What follows belongs to an exercise in optimizing a design on an open flow for small area, a short achievable clock period and few clock cycles; a production flow would make more cautious choices.
At most, simulation tests tie the RTL to the original design; equivalence was not proved.
For runs 1, 4 and 5, only the layout was checked, not whether the RTL still works.

**flow/config.mk**
```make
export PLATFORM = sky130hd
export DESIGN_NAME = resolve_core
export DESIGN_NICKNAME = resolve_core
export VERILOG_FILES = /design/flow/design.v
export SDC_FILE = /design/flow/constraint.sdc
export NUM_CORES = 4
export LEC_CHECK = 0
export ABC_CLOCK_PERIOD_IN_PS = 4000
export CAP_MARGIN = 20
export CORE_MARGIN = 2
export CORE_UTILIZATION = 50
export SETUP_SLACK_MARGIN = 5
export SLEW_MARGIN = 20
export TNS_END_PERCENT = 100
```
**flow/constraint.sdc**
```tcl
create_clock -name core_clock -period 10.0 [get_ports {clk}]
set_input_delay 2.0000 -clock core_clock [delete_from_list [all_inputs] [get_ports {clk}]]
set_output_delay 2.0000 -clock core_clock [all_outputs]
set_load 0.01 [all_outputs]
```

####

▸ **YOUR OBJECTIVE**:
The task requires an exact transcription of all the data.

▸ **EXERCISE RESULT**:
What follows belongs to an exercise in optimizing a design on an open flow for small area, a short achievable clock period and few clock cycles; a production flow would make more cautious choices.
At most, simulation tests tie the RTL to the original design; equivalence was not proved.
For runs 1, 4 and 5, only the layout was checked, not whether the RTL still works.

**flow/config.mk**
```make
export PLATFORM = sky130hd
export DESIGN_NAME = resolve_core
export DESIGN_NICKNAME = resolve_core
export VERILOG_FILES = /design/flow/design.v
export SDC_FILE = /design/flow/constraint.sdc
export NUM_CORES = 4
export LEC_CHECK = 0
export ABC_CLOCK_PERIOD_IN_PS = 4000
export CAP_MARGIN = 20
export CORE_MARGIN = 2
export CORE_UTILIZATION = 50
export SETUP_SLACK_MARGIN = 5
export SLEW_MARGIN = 20
export TNS_END_PERCENT = 100
```
**flow/constraint.sdc**
```tcl
create_clock -name core_clock -period 10.0 [get_ports {clk}]
set_input_delay 2.0000 -clock core_clock [delete_from_list [all_inputs] [get_ports {clk}]]
set_output_delay 2.0000 -clock core_clock [all_outputs]
set_load 0.01 [all_outputs]
```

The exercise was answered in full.